Market structure: The immediate winners are memory suppliers (e.g., SK Hynix 000660.KS) and GPU leader NVDA, plus hyperscalers (AMZN, GOOGL, MSFT) buying capacity; losers are highly valued AI application/software names that rely on multiple expansion rather than cash flow. SK Hynix’s “sold out” guidance implies pricing power in DRAM/HBM for ~12–18 months, supporting chipmakers’ margins even if AI equities mean-revert. Cross‑asset: a material correction in AI equities would likely spike equity volatility, bid U.S. Treasuries (yields ↓) and strengthen safe‑haven FX; commodity demand (power, copper) for data centers supports energy/utilities for quarters. Risk assessment: Tail risks include new export controls (China/Taiwan/US) or rapid software efficiency gains that reduce HBM demand, any of which could cut revenues by 20–40% for memory makers within 12–24 months.
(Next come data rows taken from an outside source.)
==> config.mk <==
export PLATFORM = sky130hd
export DESIGN_NAME = sbus3_master
export DESIGN_NICKNAME = d
export VERILOG_FILES = /design/src/rtl/sbus3_master.sv
export SDC_FILE = /design/constraint.sdc
export NUM_CORES = 1
export LEC_CHECK = 0
export ABC_AREA = 0
export ABC_CLOCK_PERIOD_IN_PS = 3250
export BUFFER_PORTS_ARGS = -buffer_cell sky130_fd_sc_hd__buf_2
export CORE_AREA = 3 3 106 108
export DETAILED_ROUTE_END_ITERATION = 8
export DIE_AREA = 0 0 109 111
export PLACE_DENSITY = 0.69
export REMOVE_ABC_BUFFERS = 1
export SLEW_MARGIN = 10
export SYNTH_ARGS = -nofsm -noshare
export SYNTH_HDL_FRONTEND = slang
export SYNTH_SLANG_ARGS = --single-unit
==> constraint.sdc <==
create_clock -name clk -period 3.25 [get_ports clk]
set_input_delay 0.325 -clock clk [delete_from_list [all_inputs] [get_ports clk]]
set_output_delay 0.325 -clock clk [all_outputs]
set_load 0.02 [all_outputs]
==> src/rtl/sbus3_master.sv <==
module sbus3_master #(
  parameter int SETUP_CYC = 125,
  parameter int HALF_CYC  = 1250,
  parameter int LEN_W     = 16
) (
  input  logic             clk,
  input  logic             rst_n,
  input  logic             start,
  input  logic             dir_wr,
  input  logic [LEN_W-1:0] bit_len,
  output logic             busy,
  output logic             done,
  output logic [LEN_W-1:0] moved_bits,
  input  logic [7:0]       in_data,
  input  logic             in_valid,
  output logic             in_ready,
  output logic [7:0]       out_data,
  output logic             out_valid,
  output logic             bus_ce,
  output logic             bus_clk,
  output logic             bus_wr,
  output logic             dat_o,
  output logic             dat_oe,
  input  logic             dat_i
);
  // HALF_CYC must be at least 2 so a new write bit never moves on a rising clock edge.
  localparam int CMAX = (SETUP_CYC > HALF_CYC) ? SETUP_CYC : HALF_CYC;
  localparam int CW   = $clog2(CMAX + 1);

  typedef enum logic [3:0] {
    S_IDLE, S_DIR, S_WRSET, S_CEHOLD, S_FETCH, S_SETTLE, S_HIGH, S_LOW, S_END
  } st_t;

  st_t              st;
  logic [CW-1:0]    cnt;
  logic [LEN_W-1:0] len_q, nbit;
  logic             dir_q;
  logic [7:0]       sh, acc;

  wire            in_bit   = (st == S_HIGH) || (st == S_LOW);
  wire [CW-1:0]   lim      = in_bit ? CW'(HALF_CYC - 1) : CW'(SETUP_CYC - 1);
  wire            tick     = (cnt == lim);
  wire [2:0]      bpos     = nbit[2:0];
  wire            last_bit = ((nbit + LEN_W'(1)) == len_q);
  wire [7:0]      acc_nx   = acc | ({7'd0, dat_i} << bpos);

  assign busy     = (st != S_IDLE);
  assign in_ready = (st == S_FETCH);

  always_ff @(posedge clk) begin
    if (!rst_n) begin
      st <= S_IDLE; cnt <= '0; len_q <= '0; nbit <= '0; dir_q <= 1'b0;
      sh <= '0; acc <= '0; done <= 1'b0; moved_bits <= '0;
      out_data <= '0; out_valid <= 1'b0;
      bus_ce <= 1'b0; bus_clk <= 1'b0; bus_wr <= 1'b0; dat_o <= 1'b0; dat_oe <= 1'b0;
    end else begin
      done      <= 1'b0;
      out_valid <= 1'b0;
      case (st)
        S_IDLE: begin
          cnt <= '0;
          if (start) begin
            dir_q  <= dir_wr;
            len_q  <= bit_len;
            nbit   <= '0;
            acc    <= '0;
            dat_o  <= 1'b0;
            dat_oe <= dir_wr;
            st     <= S_DIR;
          end
        end
        S_DIR: begin
          bus_wr <= dir_q;
          cnt    <= '0;
          st     <= S_WRSET;
        end
        S_WRSET: begin
          if (tick) begin
            bus_ce <= 1'b1;
            cnt    <= '0;
            st     <= S_CEHOLD;
          end else cnt <= cnt + 1'b1;
        end
        S_CEHOLD: begin
          if (tick) begin
            cnt <= '0;
            if (len_q == '0) st <= S_END;
            else if (dir_q) st <= S_FETCH;
            else begin
              bus_clk <= 1'b1;
              st      <= S_HIGH;
            end
          end else cnt <= cnt + 1'b1;
        end
        S_FETCH: begin
          if (in_valid) begin
            sh    <= in_data;
            dat_o <= in_data[0];
            st    <= S_SETTLE;
          end
        end
        S_SETTLE: begin
          bus_clk <= 1'b1;
          cnt     <= '0;
          st      <= S_HIGH;
        end
        S_HIGH: begin
          if (tick) begin
            bus_clk <= 1'b0;
            cnt     <= '0;
            nbit    <= nbit + 1'b1;
            st      <= S_LOW;
            if (!dir_q) begin
              if (bpos == 3'd7 || last_bit) begin
                out_data  <= acc_nx;
                out_valid <= 1'b1;
                acc       <= '0;
              end else acc <= acc_nx;
            end
          end else cnt <= cnt + 1'b1;
        end
        S_LOW: begin
          if (cnt == '0 && dir_q) begin
            sh    <= sh >> 1;
            dat_o <= sh[1];
          end
          if (tick) begin
            cnt <= '0;
            if (nbit == len_q) st <= S_END;
            else if (dir_q && bpos == 3'd0) st <= S_FETCH;
            else begin
              bus_clk <= 1'b1;
              st      <= S_HIGH;
            end
          end else cnt <= cnt + 1'b1;
        end
        S_END: begin
          bus_ce     <= 1'b0;
          bus_wr     <= 1'b0;
          dat_oe     <= 1'b0;
          dat_o      <= 1'b0;
          done       <= 1'b1;
          moved_bits <= nbit;
          st         <= S_IDLE;
        end
        default: st <= S_IDLE;
      endcase
    end
  end

  assert_clk_inside_ce_R4: assert property (@(posedge clk) disable iff (!rst_n)
    bus_clk |-> bus_ce);
  assert_data_stable_high_R5: assert property (@(posedge clk) disable iff (!rst_n)
    bus_clk |-> $stable(dat_o));
  assert_ready_clk_low_R5: assert property (@(posedge clk) disable iff (!rst_n)
    in_ready |-> !bus_clk);
  assert_wr_fixed_in_frame_R2: assert property (@(posedge clk) disable iff (!rst_n)
    (bus_ce && $past(bus_ce)) |-> $stable(bus_wr));
  assert_read_strobe_undriven_R6: assert property (@(posedge clk) disable iff (!rst_n)
    out_valid |-> !dat_oe);
  assert_done_after_ce_R7: assert property (@(posedge clk) disable iff (!rst_n)
    done |-> (!bus_ce && !busy));
  assert_start_busy_ignored_R8: assert property (@(posedge clk) disable iff (!rst_n)
    (busy && !done && bus_ce) |=> (busy || done));
endmodule

Word-level counts from Yosys, hierarchy flattened:

Index checks and enable logic that the tools add are counted.

* reductions and logical operators: 30
* add/sub/neg operators: 2
* multiplexer cells: 44
* shift-type cells: 1
* bitwise logic cells: 5
* eq/ne operators: 24

Operator list (number)
* 8-bit two-way mux: 6
* 16-bit == test: 2
* 16-bit two-way mux: 2
* 4-bit two-way mux: 8
* 16-bit case mux with 2 select lines: 1
* 4-bit case mux with 8 select lines: 1
* 8-bit case mux with 2 select lines: 2
* 11-bit two-way mux: 2
* 2-bit inequality test, second input constant: 11
* 11-bit case mux with 2 select lines: 1
* 16-bit by 1-bit adder with 16-bit output, second input constant: 1
* 4-bit by 3-bit == test with 1-bit output, second input constant: 4
* 16-bit logical NOT: 1
* 1-bit two-way mux: 14
* 4-bit AND reduction: 3
* 2-bit nonzero test: 6
* 4-bit nonzero test: 3
* 11-bit by 1-bit adder with 11-bit output, second input constant: 1
* 11-bit == test: 1
* 11-bit logical NOT: 1
* 4-bit by 2-bit == test with 1-bit output, second input constant: 2
* 8-bit OR: 1
* 1-bit case mux with 4 select lines: 2
* 8-bit AND reduction: 1
* 17 further kinds: 29

* register bits after elaboration: 95
* word-level logic and storage cells: 122
* input bits: 30
* output and inout bits: 33

Longest topological paths before layout:

Gate-level depths: netlist of run 1.

* word-level depth: 7
* depth in mapped cells: 10
* depth with buffers taken out: 7

Least setup slack after synthesis of run 1:

Ideal clock, no wire load.

* path type: register to register
* start point: register nbit[1]
* end point: register acc[0]
* clock period less this slack: 2.628 ns
* path slack: 0.622 ns
* arrival: 2.494 ns
* library setup time: 0.135 ns
* buffers on the path: 2
* cell stages (with the launch flop): 9
* cell sequence: dfxtp_1 ha_1 nand3_1 or4_4 buf_6 or4_4 buf_6 a2111oi_4 o41ai_1

* word-level cells in the longest chain between the ends: 7
* elaborated cells on any way between the ends: 10

RTL lines
* from (decl): line 36 `logic [LEN_W-1:0] len_q, nbit;`
* from (signal assigned): line 111 `nbit <= nbit + 1'b1;`
* 16-bit by 1-bit adder with 16-bit output: line 44 `wire last_bit = ((nbit + LEN_W'(1)) == len_q);`
* 16-bit == test: line 44
* 1-bit logical OR: line 114 `if (bpos == 3'd7 || last_bit) begin`
* 8-bit two-way mux (*): line 114
* 8-bit two-way mux (*): line 113 `if (!dir_q) begin`
* 8-bit two-way mux (*): line 108 `if (tick) begin`
* 8-bit case mux with 2 select lines (*): line 59 `case (st)`
* to (signal assigned): line 118 `end else acc <= acc_nx;`
* to (decl): line 38 `logic [7:0] sh, acc;`

Every way passes the cells marked *; elsewhere a longest branch is shown, timed or not. The select of a mux whose other input is x is not followed.
A chain may end at the register's enable or synchronous reset.

Worst setup path in the final report of run 1:

* start point: register nbit[2]
* end point: register acc[4]

Same word-level chain as after synthesis.

==> results of run 1 <==
==> worst paths after layout <==
path | start | to | slack, ns
worst max-delay path | nbit[2] | acc[4] | 0.28
worst min-delay path | bit_len[4] | len_q[4] | 0.19
worst max register to register | nbit[2] | acc[4] | 0.28
worst min register to register | moved_bits[10] | moved_bits[10] | 0.46
==> where the power goes <==
part           internal [W]  leakage (nW)  switching [W]
registers           0.00127         0.762       0.000152
logic              0.000437          1.21       0.000821
clock network      0.000289        0.0821       0.000386
total               0.00199          2.05        0.00136
==> through the flow <==
stage                     cells  power [W]  hold WS, ns
after floorplan             614    0.00224        0.437
after global placement      827    0.00266        0.442
after detailed placement    827    0.00269        0.454
after CTS                   841    0.00336        0.183
after global routing        841    0.00358        0.191
final                       841    0.00335        0.192
==> flip-flops by register name (all words and copies together), names as in the netlist <==
register and cells:
bus_wr 1, out_valid 1, len_q 16, st 4, nbit 16, sh 7, out_data 8, dat_oe 1
dat_o 1, acc 8, moved_bits 16, done 1, cnt 11, dir_q 1, bus_clk 1, bus_ce 1
==> cell families (layout without fill, tap and decap cells) <==
| family | Yosys count | after routing |
|---|---|---|
| AOI/OAI and AO/OA | 162 | 162 |
| xor gates and xnor gates | 34 | 34 |
| adders and majority gates | 5 | 5 |
| buffers and inverters | 57 | 99 |
| DFF | 94 | 94 |
| muxes | 11 | 11 |
| and+or+nand+nor | 300 | 300 |
==> worst reg2reg max path, cell delays in order (launching register included) <==
cell       delay (ns)
dfxtp_1          0.48
nand3_1          0.31
or4_4            0.55
or4_4            0.64
a2111oi_4        0.68
o41ai_1          0.16
==> final cells by class <==
class                      instances  area [sq um]  share of cell area [%]
sequential                        94          1880                    32.9
clock buffer                      12           145                    2.54
clock inverter                     2          10.0                   0.175
tap                              136           170                    2.97
inverter                           8          30.0                   0.525
multi-input combinational        512          3060                    53.5
timing repair buffer              77           423                    7.39
==> placed cells by master (no fill, tap or decap), types with 3 or more instances in the layout <==
| cell type | netlist | final |
|---|---|---|
| nor2_1 | 47 | 47 |
| buf_2 | 4 | 62 |
| clkbuf_8 | 0 | 10 |
| or3_1 | 14 | 14 |
| nor4b_1 | 4 | 4 |
| nor4_1 | 8 | 8 |
| a311oi_1 | 8 | 8 |
| xor2_1 | 8 | 8 |
| o41ai_1 | 8 | 8 |
| o21a_1 | 8 | 8 |
| dfxtp_1 | 94 | 94 |
| o31ai_1 | 9 | 9 |
| and4_1 | 3 | 3 |
| inv_1 | 8 | 8 |
| nor2b_1 | 3 | 3 |
| o211ai_1 | 15 | 15 |
| and3_1 | 6 | 6 |
| a21o_1 | 3 | 3 |
| nand2b_1 | 3 | 3 |
| a21oi_1 | 40 | 40 |
| xnor2_1 | 26 | 26 |
| and2_1 | 7 | 7 |
| nand4_1 | 9 | 9 |
| a211o_1 | 8 | 8 |
| a21boi_0 | 23 | 23 |
| buf_4 | 0 | 15 |
| o21ai_0 | 13 | 13 |
| nor3_1 | 27 | 27 |
| nand3_1 | 31 | 31 |
| nand2_1 | 122 | 122 |
| ha_1 | 5 | 5 |
| a31oi_1 | 10 | 10 |
| mux2i_1 | 10 | 10 |
==> metal layers <==
layer / wire, microns / up-vias
li1: - / 2458
met4: 308 / 0
met1: 6470 / 2306
met2: 6470 / 170
met5: 0 / -
met3: 727 / 28
==> qor.yml, run 1 <==
cells_and_area:
  final_area_sq_um: 5720
  nets: 737
  drive_above_1_share_pct: 14.2
  area_delta_synth_final_pct: 10.6
  fillers: 993
  antenna_cells: 0
  final_util_pct: 55.4
synth:
  synth_top_area_share_pct: 36.4
  ys_seq_area_share_pct: 36.4
  async_reset_ff_share_pct: 0
  synthSimpleGateAreaFrac_pct: 27.9
  synth_seq_cells: 94
  synth_top_family_by_area: "simple AND/OR/NAND/NOR gates"
  synth_compound_area_share_pct: 22.1
  yosysTopAreaCell: "dfxtp_1"
  ys_top_cells_by_count: "nand2_1 (122), dfxtp_1 (94), nor2_1 (47), a21oi_1 (40), clkbuf_1 (40)"
  yosys.cell_count.top_type: "nand2_1"
  synth_edf_count: 0
  syn_area_sq_um: 5170
  synth_xor_area_share_pct: 5.76
  yosys_warnings: 0
  avgSynthCellArea_sq_um: 7.80
  synth_area_leaders: "dfxtp_1 (36%), nand2_1 (8.9%), xnor2_1 (4.4%)"
  synth_cell_type_count: 58
  ys.flop_type: "dfxtp_1"
  syn_inst: 663
  synthAdderAreaFrac_pct: 1.21
  muxShareOfSynthArea_pct: 2.15
global_route:
  grt_antenna_before_repair: 0
  grt_pass1_wl_microns: 23100
  grt_overflow: 0
  use_met1_pct: 32.4
  use_met2_pct: 37.8
  grt_usage_pct: 23.8
  met3_usage_pct: 2.97
  grt-busiest-layer: "met2"
  grt_max_degree: 43
  grt_pass1_vias: 4698
sta:
  rsz0062_at_grt: "no"
  final_hold_viol_count: 0
  fin_worst_skew_ns: 0.00798
  report.final.slew_viol_count: 0
  fmax_ghz: 0.336
  relSlewSlack_pct: 38.3
  period_share_pct: 91.5
  period_needed_ns: 2.97
  tightest_slew_ns: 0.925
  fin_tns_setup_ns: 0
  setup_slack_ns: 0.277
  finalSetupViolations: 0
critical_path:
  critPathMaxStageDelay_ns: 0.67
  worst_path_max_delay_cell: "a2111oi_4"
  path_depth: 5
  worst-setup-path-type: "register to register"
  cp-end-kind: "register"
  cp_num_buf_inv: 0
  critPathMaxFanout: 17
  cp.arrival_ns: 3.19
  critical-path-top-delay-family: "simple AND/OR/NAND/NOR gates"
  start_kind: "register"
  r2r_cells: 5
  crit_chain: "nand3_1 -> or4_4 -> or4_4 -> a2111oi_4 -> o41ai_1"
  cp.required_ns: 3.46
  crit_top_cell: "or4_4"
drt:
  drt_iter0_drc: 333
  vias: 4962
  routedWlPerCell_microns: 16.6
  drc: 0
  firstDrtPassIters: 5
  routed_wl_microns: 14000
  antenna_left: 0
  vias_per_cell: 5.90
floorplan:
  io_pins: 63
  die_h_microns: 111
  core_area_sq_um: 10300
  die_area_sq_um: 12100
  rows: 37
  dieWidth_microns: 109
  start_util_pct: 50.1
cts:
  htreeDepth: 3
  clock_sinks: 94
  cts_buffers: 9
  postCtsSetupRepairBufs: 0
  cts_hold_buf: 0
  cts_tree: "built"
  clk_pin_slew_ns: 0.08
  ctsResizeCount: 0
  cts_root_buf: "clkbuf_8"
  clock_latency_ns: 0.36
  clockBufferDepth: 2
power_and_ir_drop:
  ir_worst_vdd_mv: 0.329
  cellLeakagePower_nw: 2.05
  power_density_nw_per_um2: 585
placement:
  dp_slack_ns: 0.329
  io_buffers: 62
  place.gp.congestion: 0.938
  hpwl_microns: 10200
  post_dp_cell_area_sq_um: 5570
status:
  status: "finished, final reports clean"
worst_hold_path:
  hold_depth: 3
  hold_path_class: "input port to register"
flow_run:
  maxCapViolations: 0
(Power assumes the default switching activity.)
==> run 2, diff against run 1 <==
--- a/config.mk
+++ b/config.mk
@@ -8,10 +8,12 @@
 export ABC_AREA = 0
 export ABC_CLOCK_PERIOD_IN_PS = 3250
 export BUFFER_PORTS_ARGS = -buffer_cell sky130_fd_sc_hd__buf_2
-export CORE_AREA = 3 3 106 108
+export CORE_AREA = 3 3 112 114
+export CTS_BUF_LIST = sky130_fd_sc_hd__clkbuf_4 sky130_fd_sc_hd__clkbuf_8
 export DETAILED_ROUTE_END_ITERATION = 8
-export DIE_AREA = 0 0 109 111
-export PLACE_DENSITY = 0.69
+export DIE_AREA = 0 0 115 117
+export HOLD_SLACK_MARGIN = 0.05
+export PLACE_DENSITY = 0.63
 export REMOVE_ABC_BUFFERS = 1
 export SLEW_MARGIN = 10
 export SYNTH_ARGS = -nofsm -noshare
==> run 2 against run 1 <==
- via count increased by 0.12%
- cell count increased by 1.5%
- fmax decreased by 1.5%
- register-to-register slack got worse by 0.05 ns
- clock skew increased by 0.0074 ns
- critical endpoint is now acc[1]
==> qor.yml, run 2 (synthesis gave the netlist of run 1 again) <==
cells_and_area:
  final_util_pct: 50.4  # -5.0 points
  fillers: 1174  # +18%
  final_area_sq_um: 5810  # +1.5%
  final_common_cell: "nand2_1"
  drive_above_1_share_pct: 15.2  # +1.0 points
  final_cell_mix: "nand2_1 (122), dfxtp_1 (94), buf_2 (62), nor2_1 (47), a21oi_1 (40)"
  nets: 741  # +0.54%
  antenna_cells: 0  # unchanged
  multi_input_area_sq_um: 3060  # unchanged
  area_delta_synth_final_pct: 12.3
  reg_top3: "len_q: 16 flops, moved_bits: 16 flops, nbit: 16 flops"
  area.sequential_sq_um: 1880  # unchanged
  final_cells: 854  # +1.5%
placement:
  dp_cells: 838  # +1.3%
  place.gp.congestion: 0.909  # -3.2%
  io_buffers: 62  # unchanged
  hpwl_microns: 10200  # -0.18%
  post_dp_cell_area_sq_um: 5610  # +0.70%
floorplan:
  die_area_sq_um: 13500  # +11%
  rows: 39  # +5.4%
  die_h_microns: 117  # +5.4%
  dieWidth_microns: 115  # +5.5%
  start_util_pct: 44.9  # -5.2 points
  io_pins: 63  # unchanged
  core_area_sq_um: 11500  # +12%
global_route:
  grt_max_degree: 39  # -9.3%
  grt_antenna_before_repair: 0  # unchanged
  grt_pass1_vias: 4743  # +0.96%
  grt_usage_pct: 21.8  # -1.9 points
  grt_pass1_wl_microns: 23400  # +1.1%
  grt_overflow: 0  # unchanged
cts:
  ctsResizeCount: 0  # unchanged
  htreeDepth: 3  # unchanged
  clk_pin_slew_ns: 0.10  # +0.02 ns
  cts_buffers: 9  # unchanged
  cts_hold_buf: 0  # unchanged
  cts_tree: "built"
  clockBufferDepth: 2  # unchanged
  postCtsSetupRepairBufs: 0  # unchanged
  clock_latency_ns: 0.39  # +0.03 ns
  clock_sinks: 94  # unchanged
  cts_root_buf: "clkbuf_8"
worst_hold_path:
  hold_depth: 3  # unchanged
  hold_path_class: "input port to register"
sta:
  fin_tns_setup_ns: 0  # unchanged
  rsz0062_at_grt: "no"
  tightest_slew_ns: 0.895  # -0.0302 ns
  finalSetupViolations: 0  # unchanged
  final_hold_viol_count: 0  # unchanged
  report.final.slew_viol_count: 0  # unchanged
  relSlewSlack_pct: 40.3  # +2.0 points
  fmax_ghz: 0.331  # -1.5%
  period_share_pct: 92.9  # +1.4 points
  period_needed_ns: 3.02  # +0.0450 ns
  fin_worst_skew_ns: 0.0154  # +0.00741 ns
drt:
  drt_iter0_drc: 340  # +2.1%
  routedWlPerCell_microns: 16.6  # about the same
  vias_per_cell: 5.82  # -1.4%
  routed_wl_microns: 14200  # +1.5%
  antenna_left: 0  # unchanged
  drc: 0  # unchanged
  vias: 4968  # +0.12%
  firstDrtPassIters: 5  # unchanged
critical_path:
  cp.arrival_ns: 3.25  # +0.06 ns
  r2r_cells: 6  # +1
  start_kind: "register"
  cp-end-kind: "register"
  cp.required_ns: 3.48  # +0.02 ns
  critPathMaxFanout: 17  # unchanged
  worst-setup-path-type: "register to register"
power_and_ir_drop:
  power_density_nw_per_um2: 599  # +2.4%
  cellLeakagePower_nw: 2.09  # +1.7%
  ir_worst_vdd_mv: 0.290  # -12%
  p_total_w: 0.00348  # +3.9%
flow_run:
  maxCapViolations: 0  # unchanged
status:
  status: "finished, final reports clean"
-- run 2: where the power goes --
group          internal, W  switching, W
clock             0.000385      0.000431
combinational     0.000438      0.000788
sequential         0.00126      0.000175
total              0.00209       0.00139
-- run 2: metal layers --
metal	share of wire (%)	GRT usage [%]	vias up	routed length, microns
li1	-	-	2466	-
met2	49	37.1	125	6920
met1	44	27.2	2352	6260
met5	0	0	-	0
met3	4.7	5.30	25	671
met4	2.4	7.59	0	337
-- run 2: area by class of cell --
| class | count | area share [%] |
|---|---|---|
| Multi-Input combinational cell | 512 | 52.7 |
| Sequential cell | 94 | 32.4 |
| Timing Repair Buffer | 81 | 7.80 |
| Tap cell | 143 | 3.08 |
| Clock buffer | 11 | 2.50 |
| Clock inverter | 5 | 1.01 |
| Inverter | 8 | 0.517 |
-- run 2: stage by stage --
step | hold WS [ns] | worst slack, ns
final | 0.174 | 0.232
after CTS | 0.160 | 0.245
after global routing | 0.162 | 0.0618
after global placement | 0.443 | 0.358
after floorplan | 0.437 | -0.609
after detailed placement | 0.455 | 0.267
-- run 2: final timing paths --
check	slack [ns]	endpoint	start
worst max register to register	0.23	acc[1]	nbit[0]
worst min-delay path	0.17	len_q[14]	bit_len[14]
worst min register to register	0.46	moved_bits[11]	moved_bits[11]
worst max-delay path	0.23	acc[1]	nbit[0]
-- run 2: critical path: stages (launching register included) --
cell,delay (ns)
dfxtp_1,0.58
ha_1,0.24
nand3_1,0.09
or4_4,0.47
or4_4,0.64
a2111oi_4,0.67
o41ai_1,0.16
Short term (days–weeks): profit taking and higher IV around earnings; medium (3–12 months): capex cadence and DRAM price indices will drive realized revenue; long term (2–4 years): overcapacity risk if suppliers ramp production, potentially reversing today’s premiums. Hidden dependencies: hyperscaler procurement timing and Nvidia architecture changes (HBM requirements) are single‑point risks. Trade implications: Tactical longs in hardware (SK Hynix, NVDA) should be size‑controlled and hedged; expect using 3–6 month protective puts or call spreads during earnings windows. Relative trades: long memory/manufacturing exposure versus short high‑multiple AI software names or thematic ETFs to capture mean reversion. Rotate 3–5% from long-duration growth into data‑center capex beneficiaries (semicap equipment, power infra, DLR) over the next 1–3 months. Contrarian angle: Consensus fear of an AI “bubble” underestimates near-term memory scarcity — price premium may persist 12–18 months, so buying selective hardware on disciplined pullbacks (15–25%) is justified. Conversely, the market may be underestimating a 24–36 month oversupply shock; therefore avoid one‑way levered bets and use option hedges or pair trades to capture asymmetric outcomes.